The respondent opposed this application and filed an affidavit in reply sworn by Sarah N Ssewanyana the Executive Director Economic Policy Research Centre contending that;
- 1. That I have been informed by my lawyer at the Attorney Generals chambers, that the application is frivolous, vexatious, a waste of courts time and it ought to be dismissed with costs. - 2. That The Economic Policy Research Centre is a company limited by guarantee and can sue and be sued in its own capacity and has been informed by my lawyer at the Attorney General Chambers that they have raised a preliminary objection about the party sued. - 3. That the applicant's complaint falls within the ambit of an employment dispute and should be before a labor court and not a civil court as a judicial Review Application. - 4. That I know the Application has been working with EPRC SINCE 1st August 2011 and his contract was renewed on 11th March 2019 for a period of 3 years till 11th March 2022. - 5. That on 19th March 2020, the applicant sent a letter to The Human Resource of EPRC notifying him of his intention to resign effect 30th September 2020. - 6. That on 24th July 2020 after the Covid -19 Lockdown had been eased down, the Finance and Administration committee sat, considered and accepted the applicant's resignation after which this decision was communicated to him. - 7. That that when the applicant submitted his intention to resign in clear and unequivocal terms on 19th March 2020, he effectively terminated his employment contract with EPRC.
- 8. That the applicant's resignation was accepted by a competent body of the EPRC as created under clause 2.16.1 of the Board Governance Manual. - 9. That on 24th July 2020, on which date the committee accepted the Applicant's resignation, he wrote a letter to me revoking his resignation. - 10. That I saw the applicant's letter revoking his resignation on 27th on July 2020 since I had been out of office for a meeting prior to this. - 11. That on 25th August 2020, the applicant wrote another letter to me asking that the decision of the Finance and Administration committee of EPRC be reviewed. - 12. That on 27th August 2020, I advised the applicant to wait for the decision of the Board as regards his decision to revoke his resignation. - 13. That on 14th September 2020, the applicant wrote to the board chairman and made a request to continue work pending final disposal of his petition and appeal with the Board chair requesting for administrative review of his appeal. - 14. That the applicant met with the vice chair of the EPRC Board management MR. William Bazeyo and put his case to him and Mr. Bazeyo took the case to the full Board which after sitting on 29th October 2020 confirmed the applicant's resignation.
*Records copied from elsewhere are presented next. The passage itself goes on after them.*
File: src/core/move_exec_defs.vh
// Constants for the move and idle instruction executor.
// Assumes a 12-bit instruction word and a 32-entry, 8-bit file register space.
`ifndef MOVE_EXEC_DEFS_VH
`define MOVE_EXEC_DEFS_VH

// ----------------------------------------
// Instruction encodings
// ----------------------------------------
`define COPY_REG_MASK   12'hfc0
`define COPY_REG_CODE   12'h200
`define STORE_ACC_MASK  12'hfe0
`define STORE_ACC_CODE  12'h020
`define LOAD_CONST_MASK 12'hf00
`define LOAD_CONST_CODE 12'hc00
`define IDLE_CODE       12'h000
`define DEST_BIT        5
`define INDEX_MSB       4
`define CONST_MSB       7

// ----------------------------------------
// Timing
// ----------------------------------------
`define OSC_PER_CYCLE   4
`define PHASE_LAST      2'h3

// ----------------------------------------
// Reset values
// ----------------------------------------
`define ACC_RESET       8'h00
`define ZERO_RESET      1'b0

`endif

File: src/core/move_and_nop_instr_exec.v
// Executor for copy-register, store-accumulator, load-constant and idle words.
// Assumes instr holds a fetched word for a whole instruction cycle and that
// file register reads are combinational (reg_rdata follows reg_addr).
`include "move_exec_defs.vh"

module move_and_nop_instr_exec (
    input  wire        clk,
    input  wire        nrst,
    input  wire [11:0] instr,
    input  wire [7:0]  reg_rdata,
    output reg  [4:0]  reg_addr,
    output reg  [7:0]  reg_wdata,
    output reg         reg_we,
    output reg  [7:0]  acc,
    output reg         zero_flag,
    output reg         cycle_start,
    output reg         illegal
);

    // ----------------------------------------
    // Instruction word fields
    // ----------------------------------------
    // Slices are named once so the execute and write-port logic read as the encodings.
    wire [4:0] field_index;
    wire [7:0] field_const;
    wire       field_dest;

    assign field_index = instr[`INDEX_MSB:0];
    assign field_const = instr[`CONST_MSB:0];
    assign field_dest  = instr[`DEST_BIT];

    // ----------------------------------------
    // Quarter-cycle phase counter
    // ----------------------------------------
    // Plain edge-triggered flops only, no dynamic state: the clock may stop
    // at any phase and the instruction cycle resumes where it left off.
    reg  [1:0] phase;
    reg  [1:0] next_phase;
    wire       last_phase;

    assign last_phase = (phase == `PHASE_LAST);

    always @* begin
        next_phase = phase + 2'h1;
    end

    always @(posedge clk or negedge nrst) begin
        if (!nrst) begin
            phase <= 2'h0;
        end else begin
            phase <= next_phase;
        end
    end

    // ----------------------------------------
    // Decode
    // ----------------------------------------
    // Decode is purely combinational; nothing is acted on before the last phase.
    wire is_copy;
    wire is_store;
    wire is_load;
    wire is_idle;
    wire is_known;

    assign is_copy  = ((instr & `COPY_REG_MASK) == `COPY_REG_CODE);
    assign is_store = ((instr & `STORE_ACC_MASK) == `STORE_ACC_CODE);
    assign is_load  = ((instr & `LOAD_CONST_MASK) == `LOAD_CONST_CODE);
    assign is_idle  = (instr == `IDLE_CODE);
    assign is_known = is_copy | is_store | is_load | is_idle;

    // ----------------------------------------
    // Execute strobes
    // ----------------------------------------
    // Each strobe is high on the last phase only, so one word executes once
    // per instruction cycle however long it is held.
    wire do_copy;
    wire do_store;
    wire do_load;
    wire do_copy_acc;
    wire do_copy_back;

    assign do_copy      = last_phase & is_copy;
    assign do_store     = last_phase & is_store;
    assign do_load      = last_phase & is_load;
    assign do_copy_acc  = do_copy & ~field_dest;
    assign do_copy_back = do_copy & field_dest;

    // ----------------------------------------
    // Accumulator
    // ----------------------------------------
    reg  [7:0] next_acc;

    always @* begin
        next_acc = acc;
        if (do_copy_acc) begin
            next_acc = reg_rdata;
        end else if (do_load) begin
            next_acc = field_const;
        end
    end

    always @(posedge clk or negedge nrst) begin
        if (!nrst) begin
            acc <= `ACC_RESET;
        end else begin
            acc <= next_acc;
        end
    end

    // ----------------------------------------
    // Zero status flag
    // ----------------------------------------
    // Only the copy-register word touches the flag; the other words keep it.
    reg        next_zero;

    always @* begin
        next_zero = zero_flag;
        if (do_copy) begin
            next_zero = (reg_rdata == 8'h00);
        end
    end

    always @(posedge clk or negedge nrst) begin
        if (!nrst) begin
            zero_flag <= `ZERO_RESET;
        end else begin
            zero_flag <= next_zero;
        end
    end

    // ----------------------------------------
    // File register write port
    // ----------------------------------------
    // The index follows the word one clock behind, so a read that depends on
    // it has settled by the last phase. Write data holds between writes.
    reg        next_we;
    reg  [7:0] next_wdata;
    reg  [4:0] next_addr;

    always @* begin
        next_we    = 1'b0;
        next_wdata = reg_wdata;
        next_addr  = field_index;
        if (do_copy_back) begin
            next_we    = 1'b1;
            next_wdata = reg_rdata;
        end else if (do_store) begin
            next_we    = 1'b1;
            next_wdata = acc;
        end
    end

    always @(posedge clk or negedge nrst) begin
        if (!nrst) begin
            reg_we <= 1'b0;
        end else begin
            reg_we <= next_we;
        end
    end

    always @(posedge clk or negedge nrst) begin
        if (!nrst) begin
            reg_wdata <= 8'h00;
        end else begin
            reg_wdata <= next_wdata;
        end
    end

    always @(posedge clk or negedge nrst) begin
        if (!nrst) begin
            reg_addr <= 5'h00;
        end else begin
            reg_addr <= next_addr;
        end
    end

    // ----------------------------------------
    // Cycle marker
    // ----------------------------------------
    // One-clock pulse after every executed instruction cycle.
    reg        next_cycle_start;

    always @* begin
        next_cycle_start = last_phase;
    end

    always @(posedge clk or negedge nrst) begin
        if (!nrst) begin
            cycle_start <= 1'b0;
        end else begin
            cycle_start <= next_cycle_start;
        end
    end

    // ----------------------------------------
    // Unhandled word flag
    // ----------------------------------------
    // Words outside the four handled ones do nothing but raise this level;
    // it is refreshed on every last phase, so it names the latest word.
    reg        next_illegal;

    always @* begin
        next_illegal = illegal;
        if (last_phase) begin
            next_illegal = ~is_known;
        end
    end

    always @(posedge clk or negedge nrst) begin
        if (!nrst) begin
            illegal <= 1'b0;
        end else begin
            illegal <= next_illegal;
        end
    end

endmodule // move_and_nop_instr_exec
- 15. That I know that the applicant complained to the Inspector General of Government (IGG) on 27th October 2020 who then wrote to me asking for details of his matter and I wrote back on 6th November 2020 stating the facts of the case and what had transpired. - 16. That on 11th November 2020stating the facts of the case at hand, the IGG wrote back to the applicant stating that it had found no fault in the way EPRC conducted itself or in the Board's decision to uphold the applicant's resignation. - 17. That I know that there is no obligation on my employer to accept to revocation of the employee's resignation. EPRC has paid the applicant's end of service benefit and there is no outstanding due to him. - 18. That I know that the orders of injunctive relief, certiorari, and mandamus being sought against the respondent are academic and or moot and the application ought to be dismissed with costs of the respondent.
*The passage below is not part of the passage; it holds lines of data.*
<file path="config.mk">
export PLATFORM = sky130hd
export DESIGN_NAME = csg_gap_speed
export DESIGN_NICKNAME = d
export VERILOG_FILES = /design/src/rtl/csg_pkg.sv /design/src/rtl/csg_one_shot.sv /design/src/rtl/csg_gap_speed.sv
export SDC_FILE = /design/constraint.sdc
export NUM_CORES = 1
export LEC_CHECK = 0
export BUFFER_PORTS_ARGS = -buffer_cell sky130_fd_sc_hd__buf_2
export CAP_MARGIN = 20
export CELL_PAD_IN_SITES_DETAIL_PLACEMENT = 0
export CELL_PAD_IN_SITES_GLOBAL_PLACEMENT = 1
export CORE_ASPECT_RATIO = 1.5
export CORE_MARGIN = 2
export CORE_UTILIZATION = 30
export CTS_CLUSTER_DIAMETER = 100
export DETAILED_ROUTE_END_ITERATION = 8
export GPL_TIMING_DRIVEN = 0
export PLACE_DENSITY = 0.7
export SLEW_MARGIN = 0
export SYNTH_ARGS = -nofsm -noshare
export SYNTH_HDL_FRONTEND = slang
export SYNTH_SLANG_ARGS = --single-unit
</file>
<file path="constraint.sdc">
create_clock -name pclk -period 6.2 [get_ports pclk]
set_clock_uncertainty 0.15 [all_clocks]
set_input_delay 0.62 -clock pclk [delete_from_list [all_inputs] [get_ports pclk]]
set_output_delay 0.62 -clock pclk [all_outputs]
set_load 0.03 [all_outputs]
</file>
Four issues were proposed by the applicant for courts resolution;
- *1. Whether the decision of the Economic Policy Research Center purporting to accept the decision of the board was lawful?* - *2. Whether this application is competent before court?* - *3. Whether the applicant was granted a fair hearing by the Economic Policy Research Centre before accepting his resignation?* - *4. What remedies are available to the parties?*
The applicant was represented by *Counsel Ochieng Yafesi* and the respondent was represented by *Kokunda Claire (State Attorney)*. The parties were directed to file submissions which I have considered in this ruling.
## *DETERMINATION*
## *Whether this application is competently before the court?*
Counsel for the applicant submitted that, the respondent in their affidavit in reply among other claim that The Economic Policy Research Centre is a company limited by guarantee and can sue or be sued in its name and as such they claim even without putting any proof of being a body limited by guarantee that the applicant sued a wrong party to which they strongly object. More so that this court doesn't have jurisdiction on this matter as in their view belongs to the labour officer which the applicant disputed.
The applicant stated in his affidavit that Economic Policy Research Centre is Government body under the Ministry of Finance without a corporate status conferred to it by parliament and as such can only be sued through the Attorney General which is not disputed by the respondent and as everybody under the Government cannot just wake up and claim legal specifically states that for a public body to have legal capacity must be through the Act of parliament.
Counsel for the applicant also submitted that for a public officer to be vested with capacity to sue or be sued, Parliament must expressly state so. He contends that EPRC is under the government and can only be represented by the Attorney General, the fact that it's a body limited by guarantee does not give it corporate status to represent itself.
Counsel contended that the AG is the right person to be sued in this case because it is the only legal representative of government in absence of a specific act of parliament conferring such powers on a public body. That Economic Policy Research Centre derives its finances from the consolidated funds and their employees are paid by the government they don't have any other legislation giving them powers to prosecute their matters by parliament, and there is no evidence to prove that it's a company limited by guarantee as the respondents purports. Counsel further argued that with authority that EPRC is a semi- Autonomous body under the Ministry of Finance and it's one of those bodies aligned for merger with the National Planning Authority this information is on the Public service Website.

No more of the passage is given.